Top 3 Exercises to Maintain your Core Strength and a Healthy Back
Back pain accounts for more than 264 million lost work days in one year; that’s 2 full work days for every worker in the US. While most cases of low back pain while resolve, many will be prone to recurrence, and a small percentage will go on to be chronically disabled. If you’re trying to avoid one of these statistics, you may want to consider adding these three exercises into your daily routine to maintain a health spine.
1. Diaphragmatic Breathing
Yoga. Tai Chi. Qigong. Power lifting. Pilates. It is no coincidence that these time-honored systems put a particular emphasis on the breath and breathing while exercising. Proper diaphragmatic breathing will help strengthen all of your core muscles. Your intrinsic core is comprised of the diaphragm on the top, pelvic floor on the bottom, transverse abdominis muscle (the one that sucks in your stomach), and the low back multifidi. Together, these muscles help increase your intra-abdominal pressure and effectively transfer kinetic energy from the lower to upper half of your body.

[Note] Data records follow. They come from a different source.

This is an optimization exercise on Yosys and OpenROAD, whose aim is small area, not a production implementation.
Where RTL was checked, it was by simulation tests only, not by an equivalence proof against the original.
Power and IR drop assume default switching activity.

== xenon ==
## fb_vin_path
module fb_vin_path (
    input  logic         rstn_i,
    input  logic         vin_clk_i,
    input  logic         vin_hsync_i,
    input  logic         vin_vsync_i,
    input  logic         vin_de_i,
    input  logic         vin_ce_i,
    input  logic [7:0]   vin_r_i,
    input  logic [7:0]   vin_g_i,
    input  logic [7:0]   vin_b_i,
    input  logic [9:0]   vin_width_i,
    input  logic [8:0]   vin_height_i,
    output logic         pack_wr_o,
    output logic [127:0] pack_data_o,
    output logic [9:0]   vin_buf_start_pixel_o,
    output logic [9:0]   vin_buf_start_word_o,
    output logic [8:0]   vin_buf_line_o,
    output logic         vin_buf_data_ready_o,
    output logic         vin_buf_data_flush_o,
    output logic [9:0]   vin_line_length_o,
    output logic [1:0]   vin_frame_slot_o
);
Size: about 220 I/O pins.
clock: 8.0 ns
lec_check: 0
abc_area: 1
cap_margin: 20
core_margin: 2
core_utilization: 40
gpl_timing_driven: 0
slew_margin: 20
standard.sh (not shown) runs the stock make flow with config.mk's settings and CLKGATE_MAP_FILE= SYNTH_SCRIPT=/design/flow/synth_recipe.tcl, a recipe that flattens the netlist after the stock synthesis.
==> flow/flow/run.sh <==
#!/bin/bash
# The standard layout (standard.sh) with three changes:
#  - synthesis is synth_recipe.tcl unchanged except that ABC maps the logic
#    with flow/abc_area_map.script (area-oriented amap) instead of ORFS's
#    abc_area.script; registers are mapped before ABC, so they are the same;
#  - the port buffers use the smallest buffer cell;
#  - clock tree synthesis uses clkbuf_8 leaf buffers on clusters of up to
#    15 registers, without dummy loads.
# All of ORFS's output goes to standard.log in this folder.
set -o pipefail
HERE=$(pwd)
{
  head -n 1 synth_recipe.tcl
  cat <<'EOT'
proc abc {args} {
  set i [lsearch $args -script]
  if {$i >= 0} { set args [lreplace $args [expr {$i + 1}] [expr {$i + 1}] $::env(FLOW_ABC_SCRIPT)] }
  yosys abc {*}$args
}
EOT
  tail -n +2 synth_recipe.tcl
} > flow_synth.tcl
sed "s#SYNTH_SCRIPT=[^ ]*#SYNTH_SCRIPT=$HERE/flow_synth.tcl#" standard.sh > flow_standard.sh
export FLOW_ABC_SCRIPT="$HERE/flow/abc_area_map.script"
export BUFFER_PORTS_ARGS="-buffer_cell sky130_fd_sc_hd__buf_1"
export CTS_ARGS="-sink_clustering_enable -repair_clock_nets -dont_use_dummy_load -buf_list {sky130_fd_sc_hd__clkbuf_8} -sink_clustering_size 15 -sink_clustering_max_diameter 60"
bash flow_standard.sh > standard.log 2>&1
==> flow/flow/abc_area_map.script <==
strash
dc2
dch -f
amap -m
topo
xenon did not stop at any stage, and its layout met the timing, design-rule and antenna checks.
Edits applied to the flow inputs when going from xenon to pepper:
diff --git a/flow/config.mk b/flow/config.mk
--- a/flow/config.mk
+++ b/flow/config.mk
@@ -12 +11,0 @@
-export GPL_TIMING_DRIVEN = 0
--- outcome ---
Diff xenon -> pepper: detailed placer's ending HPWL decreased by 5.6% relative to the old numbers; power in the clock group lost about 3%. pepper against xenon: sequential share of layout area now sits higher, fraction of final layout cells sized beyond drive strength 1 now sits lower. Timing, DRC, antenna: 0 failures across pepper and xenon.

Setup of build 39:
fb_vin_path, a different RTL version from the one above (not shown whole).
For scale: about 610 cells after synthesis, roughly 230 flip-flops, about 220 I/O pins.
clock: 8.0 ns
lec_check: 0
abc_area: 1
cap_margin: 5
core_margin: 2
core_utilization: 40
slew_margin: 5
Scripts as last shown in full above: flow/flow/run.sh, flow/flow/abc_area_map.script
What build 79 does differently from build 39 at the input level:
Settings: CORE_UTILIZATION changed from 40 to 60; PLACE_DENSITY newly set to 0.75; CAP_MARGIN changed from 5 to 20; SLEW_MARGIN changed from 5 to 20.
## What came out
- The global routing usage on met3 number comes out lower for build 79 vs build 39.
- Chip width for build 79 is lower than for build 39.
- On net switching power figure, the lower figure sits with build 39, not build 79.
- Build 79 vs. build 39: total of hold buffers inserted after clock tree synthesis level, arrival time at the worst endpoint about even, worst setup slack increased 0.0099 ns.
- There was hardly any difference in post-synthesis area per instance between build 79 and build 39.
- Looking at post-layout instance count excluding filler cells, build 79 sits about 8% below build 39.
- Utilization build 39 -> build 79: up
- NOTE: die area in build 79 falls short of that of build 39
Modified inputs, build 57 compared to build 79
--- a/flow/flow/run.sh
+++ b/flow/flow/run.sh
@@ -5,6 +5,6 @@
 #    abc_area.script; registers are mapped before ABC, so they are the same;
 #  - the port buffers use the smallest buffer cell;
-#  - clock tree synthesis uses clkbuf_8 leaf buffers on clusters of up to
-#    15 registers, without dummy loads.
+#  - clock tree synthesis uses clkbuf_4 buffers on clusters of up to
+#    10 registers within 40 um, without dummy loads.
 # All of ORFS's output goes to standard.log in this folder.
 set -o pipefail
@@ -24,4 +24,4 @@
 export FLOW_ABC_SCRIPT="$HERE/flow/abc_area_map.script"
 export BUFFER_PORTS_ARGS="-buffer_cell sky130_fd_sc_hd__buf_1"
-export CTS_ARGS="-sink_clustering_enable -repair_clock_nets -dont_use_dummy_load -buf_list {sky130_fd_sc_hd__clkbuf_8} -sink_clustering_size 15 -sink_clustering_max_diameter 60"
+export CTS_ARGS="-sink_clustering_enable -repair_clock_nets -dont_use_dummy_load -buf_list {sky130_fd_sc_hd__clkbuf_4} -sink_clustering_size 10 -sink_clustering_max_diameter 40"
 bash flow_standard.sh > standard.log 2>&1
==> comparison <==
Compared with build 79, in build 57 met1 usage decreased by 0.76 points relative to the old numbers, max capacitance violation total saw little to no change, met3 layer wire length in the routed design up 11%. Time the final worst path needs with I/O delays and setup: build 57 vs build 79 up 0.12 ns. Higher fraction of standard cell area that is sequential was reported by build 57, not build 79. Build 57 vs. build 79: via total after detailed routing higher, layout-stage area growth over the synthesis result lower, total power lower, first-pass GRT wire length lower. Build 79 → build 57: relative contribution of the clock network to total power went down 1.6 points; final-layout non-clock buffer area share closely matched the old numbers.
Function was not checked in any run of this note: the RTL went through the layout flow alone.

port drivers added, routing unchanged:
Ports are ideal in the flow. The routed layouts listed here were re-timed in OpenROAD. Step 1 (the two cells are an assumption about what drives the block):
set clk [get_ports {vin_clk_i}]
set_driving_cell -lib_cell sky130_fd_sc_hd__clkbuf_16 $clk
set_driving_cell -lib_cell sky130_fd_sc_hd__buf_2 [delete_from_list [all_inputs] $clk]
Step 2 also shifts input and output timing later by t, the mid clock arrival at the registers, as if the neighbouring blocks saw the same clock. Slacks: ideal / step 1 / step 2; pairs: ideal / step 1.
run	shift t [ns]	setup WS [ns]	worst setup path after step 2	pins driven straight from the clock port
xenon	0.534	3.383 / 3.343 / 3.618	input to register	1
pepper	0.540	3.422 / 3.385 / 3.870	input to register	1
build 39	0.538	3.169 / 3.128 / 3.666	register to output	1
build 79	0.530	3.179 / 3.143 / 3.673	register to output	1
build 57	0.631	3.058 / 3.023 / 3.654	register to output	1
After both steps setup and hold are still met in every run listed.
What follows belongs to an exercise in optimizing a design on an open flow for small area; a production flow would make more cautious choices. At most, simulation tests tie the RTL to the original design; equivalence was not proved. Power and IR drop assume default switching activity.

==> module rcp_acc_sum, before the edit <==
module rcp_acc_sum
  #(parameter W  = 64,
    parameter XW = 16,
    parameter BLK = 8,
    parameter FAN = 8)
   (
    input      [XW-1:0] x,
    output reg [W-1:0]  q,
    input               reset,
    input               clk
   );
   wire [W:0]   c;
   wire [W-1:0] s;
   assign c[0] = 1'b0;
   genvar i;
   generate
      for (i = 0; i < W; i = i + 1) begin : g_bit
         if (i < XW) begin : g_lo
            if (XW <= FAN || i < FAN) begin : g_fa
               assign s[i]   = q[i] ^ x[i] ^ c[i];
               assign c[i+1] = (q[i] & x[i]) | (c[i] & (q[i] ^ x[i]));
            end
            else if (i == FAN) begin : g_add
               assign {c[XW], s[XW-1:FAN]} = {1'b0, q[XW-1:FAN]} + {1'b0, x[XW-1:FAN]} + c[FAN];
            end
         end
         else begin : g_inc
            assign s[i] = q[i] ^ c[i];
            if (i + 1 < W && (i + 1 - XW) % BLK == 0) begin : g_skip
               assign c[i+1] = c[XW] & (&q[i:XW]);
            end
            else begin : g_ha
               assign c[i+1] = q[i] & c[i];
            end
         end
      end
   endgenerate
   always @(posedge clk)
     q <= reset ? {W{1'b0}} : s;
endmodule  
export LEC_CHECK = 0
export CAP_MARGIN = 20
export CORE_MARGIN = 2
export CORE_UTILIZATION = 55
export CTS_BUF_LIST = sky130_fd_sc_hd__clkbuf_16
export CTS_CLUSTER_DIAMETER = 100
export CTS_CLUSTER_SIZE = 26
export SLEW_MARGIN = 20
create_clock -name core_clock -period 8.0 [get_ports {clk}]
standard.sh (not shown) runs the stock make flow with config.mk's settings and CLKGATE_MAP_FILE= SYNTH_SCRIPT=/design/flow/synth_recipe.tcl, a recipe that flattens the netlist after the stock synthesis.
==> flow/flow/run.sh <==
#!/bin/bash
# The standard layout (bash standard.sh, unchanged synthesis and steps),
# with one change: buffer_ports uses the smallest buffer cell, buf_1, for the
# buffer on every input and output port. The make output goes to
# standard_make.log here; ORFS writes each step's log under orfs/logs/.
set -uo pipefail
bash standard.sh "BUFFER_PORTS_ARGS=-buffer_cell sky130_fd_sc_hd__buf_1" finish \
  > standard_make.log 2>&1
status=$?
tail -n 20 standard_make.log
exit $status
Next try:
--- a/flow/design.v
+++ b/flow/design.v
@@ -244,10 +244,13 @@
             end
          end
       end
    endgenerate
-   always @(posedge clk)
-     q <= reset ? {W{1'b0}} : s;
+   always @(posedge clk or posedge reset)
+     if (reset)
+       q <= {W{1'b0}};
+     else
+       q <= s;
 endmodule  
 module rcp
     #(parameter DATA_WIDTH = 64,
       parameter CTRL_WIDTH=DATA_WIDTH/8,
Outcome: Area after synthesis came out higher by 0.73%. Utilization is higher by 0.57 points. Sequential power climbs by about 0.9%. Design area rose by 1.4%. Clock skew drops by 0.022 ns. Fmax came out higher by 1.1%. Global-route usage went up by 1.3 points. Via count barely changes. Worst hold slack hardly moves. Setup slack gains 0.081 ns.
The RTL of the second run of this note was laid out without a check of its function.

========
## the reference run
rcp, a different RTL version from the one above (not shown whole).
Size: about 5300 cells after synthesis, roughly 1400 flip-flops, roughly 270 I/O pins, about 0.062 mm² of cells after synthesis.
==> module generic_regs, before the edit <==
module generic_regs
  #(parameter UDP_REG_SRC_WIDTH = 2,
    parameter TAG               = 0,
    parameter REG_ADDR_WIDTH    = 6,
    parameter NUM_SOFTWARE_REGS = 4,
    parameter NUM_HARDWARE_REGS = 20)
   (
    input                                  reg_req_in,
    input                                  reg_ack_in,
    input                                  reg_rd_wr_L_in,
    input      [23-1:0]   reg_addr_in,
    input      [32-1:0]  reg_data_in,
    input      [UDP_REG_SRC_WIDTH-1:0]     reg_src_in,
    output reg                             reg_req_out,
    output reg                             reg_ack_out,
    output reg                             reg_rd_wr_L_out,
    output reg [23-1:0]   reg_addr_out,
    output reg [32-1:0]  reg_data_out,
    output reg [UDP_REG_SRC_WIDTH-1:0]     reg_src_out,
    output [NUM_SOFTWARE_REGS*32-1:0] software_regs,
    input  [NUM_HARDWARE_REGS*32-1:0] hardware_regs,
    input                                  clk,
    input                                  reset);
   localparam DW = 32;
   localparam NR = NUM_SOFTWARE_REGS + NUM_HARDWARE_REGS;
   reg  [NUM_SOFTWARE_REGS*DW-1:0] sw_reg;
   wire [NR*DW-1:0] all_regs = {hardware_regs, sw_reg};
   wire [REG_ADDR_WIDTH-1:0] addr = reg_addr_in[REG_ADDR_WIDTH-1:0];
   wire hit  = reg_req_in &
               (reg_addr_in[23-1:REG_ADDR_WIDTH] == TAG);
   wire good = addr < NR;
   wire pass = ~reset & ~hit;
   wire dead = ~reset & hit & ~good;
   reg  [NR-1:0] sel;
   integer i;
   always @(*)
     for (i = 0; i < NR; i = i + 1)
       sel[i] = ~reset & hit & (addr == i);
   reg [DW-1:0] rd_data;
   always @(*) begin
      rd_data = ({DW{pass}} & reg_data_in) | ({DW{dead}} & 32'hdead_beef);
      for (i = 0; i < NR; i = i + 1)
        rd_data = rd_data | ({DW{sel[i]}} & all_regs[i*DW +: DW]);
   end
   assign software_regs = sw_reg;
   always @(posedge clk) begin
      reg_rd_wr_L_out <= reg_rd_wr_L_in;
      reg_addr_out    <= reg_addr_in;
      reg_src_out     <= reg_src_in;
      reg_req_out     <= ~reset & reg_req_in;
      reg_ack_out     <= ~reset & (hit | reg_ack_in);
      reg_data_out    <= rd_data;
   end
   genvar j;
   generate
      for (j = 0; j < NUM_SOFTWARE_REGS; j = j + 1) begin : g_sw
         always @(posedge clk)
           if (reset)
             sw_reg[j*DW +: DW] <= {DW{1'b0}};
           else if (sel[j] & ~reg_rd_wr_L_in)
             sw_reg[j*DW +: DW] <= reg_data_in;
      end
   endgenerate
endmodule  
==> module rcp_acc_sum, before the edit <==
module rcp_acc_sum
  #(parameter W  = 64,
    parameter XW = 16,
    parameter BLK = 8,
    parameter FAN = 10)
   (
    input      [XW-1:0] x,
    output reg [W-1:0]  q,
    input               reset,
    input               clk
   );
   wire [W:0]   c;
   wire [W-1:0] s;
   assign c[0] = 1'b0;
   genvar i;
   generate
      for (i = 0; i < W; i = i + 1) begin : g_bit
         if (i < XW) begin : g_lo
            if (XW <= FAN || i < FAN) begin : g_fa
               assign s[i]   = q[i] ^ x[i] ^ c[i];
               assign c[i+1] = (q[i] & x[i]) | (c[i] & (q[i] ^ x[i]));
            end
            else if (i == FAN) begin : g_add
               assign {c[XW], s[XW-1:FAN]} = {1'b0, q[XW-1:FAN]} + {1'b0, x[XW-1:FAN]} + c[FAN];
            end
         end
         else begin : g_inc
            assign s[i] = q[i] ^ c[i];
            if (i + 1 < W && (i + 1 - XW) % BLK == 0) begin : g_skip
               assign c[i+1] = c[XW] & (&q[i:XW]);
            end
            else begin : g_ha
               assign c[i+1] = q[i] & c[i];
            end
         end
      end
   endgenerate
   always @(posedge clk)
     q <= reset ? {W{1'b0}} : s;
endmodule  
Settings: LEC_CHECK=0, CAP_MARGIN=20, CORE_MARGIN=2, CORE_UTILIZATION=55, CTS_BUF_LIST=sky130_fd_sc_hd__clkbuf_16, CTS_CLUSTER_DIAMETER=100, CTS_CLUSTER_SIZE=26, SLEW_MARGIN=20; clock period 8.0 ns.
Scripts as last shown in full above: flow/flow/run.sh
Every stage of the flow completed for the reference run, and the final layout passed the timing, design-rule and antenna checks.
Here is what was changed in the inputs of the trial run compared with the reference run.
-- flow/design.v --
<<< the reference run, line 104
      reg_data_out    <= rd_data;
   end
   genvar j;
   generate
      for (j = 0; j < NUM_SOFTWARE_REGS; j = j + 1) begin : g_sw
         always @(posedge clk)
           if (reset)
             sw_reg[j*DW +: DW] <= {DW{1'b0}};
           else if (sel[j] & ~reg_rd_wr_L_in)
             sw_reg[j*DW +: DW] <= reg_data_in;
      end
   endgenerate
>>> the trial run, line 104
      reg_data_out    <= rd_data;
   end
   wire [DW-1:0] sw_d = reg_data_in & {DW{~reset}};
   genvar j;
   generate
      for (j = 0; j < NUM_SOFTWARE_REGS; j = j + 1) begin : g_sw
         always @(posedge clk)
           if (reset | (sel[j] & ~reg_rd_wr_L_in))
             sw_reg[j*DW +: DW] <= sw_d;
      end
   endgenerate
<<< the reference run, line 213
    parameter XW = 16,
    parameter BLK = 8,
    parameter FAN = 10)
   (
    input      [XW-1:0] x,
>>> the trial run, line 212
    parameter XW = 16,
    parameter BLK = 8,
    parameter FAN = 8)
   (
    input      [XW-1:0] x,
## What came out
[compare] base=the reference run new=the trial run: met2 track demand over resource higher, met1 track demand over resource lower, final non-filler cell area roughly the same, combinational logic power roughly the same, cell leakage power higher.
On total wire length, the reference run beats the trial run.
Min setup slack across the trial run and the reference run: the reference run
In the reports for the trial run and the reference run, the larger shortest clock period the worst path allows after layout belongs to the reference run.
Function not checked in the reference run: the RTL went through the layout flow alone.

-- what the ideal ports hide --
In the flow no input, the clock included, has a driving cell. The finished layouts below were timed again as built, in two steps. Step 1 assumes that a clkbuf_16 drives the clock port and a buf_2 every other input. Step 2 also shifts input and output timing later by t, the mid clock arrival at the registers, as if the neighbouring blocks saw the same clock. Slacks: ideal ports / drivers / drivers and shift; pairs: ideal ports / drivers.
| run | t (ns) | slack for setup (ns) | pins driven straight from the clock port |
|---|---|---|---|
| the first run of note 1 | 0.807 | 0.759 / 0.759 / 0.759 | 1 |
| the second run of note 1 | 0.802 | 0.839 / 0.839 / 0.839 | 1 |
| the reference run | 0.810 | 0.293 / 0.293 / 0.293 | 1 |
| the trial run | 0.814 | 0.696 / 0.696 / 0.696 | 1 |
After both steps every run listed still meets setup and hold.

When was the last time you saw a child learn how to walk? Being on all fours, or quadruped, is a natural part of the neuro-developmental sequence. Being on all fours helps teach us how to strengthen our abdominals to work with our powerful spinal extensor muscles to maintain a proper curvature, eventually allowing us to partake in bipedal locomotion. Aside from improving core strength, this exercise is excellent for building mind-body awareness of posture.
Try moving slowly from cat to camel, moving one vertebrae at a time, using your deep abdominal muscles to initiate the motion. You’ll find that this is significantly more challenging ( and tiring) than one might think!
Bridging is a wonderful exercise to do after the first two. Now that you know how to breathe while engaging your core, and have an awareness of how to stabilize your spine, you can begin to strengthen your powerful gluteal muscles and train a hip hinge. Start out laying on your back, draw your belly button into your spine. Bend your knees, feet spread shoulder width apart. Squeeze your butt cheeks to lift your hips from the floor, and pull your knees past your toes using your hamstrings. You can practice this motion slowly for reps and sets if you want to practice the motion, or you can hold for 10-30 seconds for a few rounds to train your postural endurance. Bridging is a wonderful way to hit all of the big low back stabilizers, and offers an easily transferable skill (the hip hinge) to daily activities that involve lifting, bending, and sitting/standing.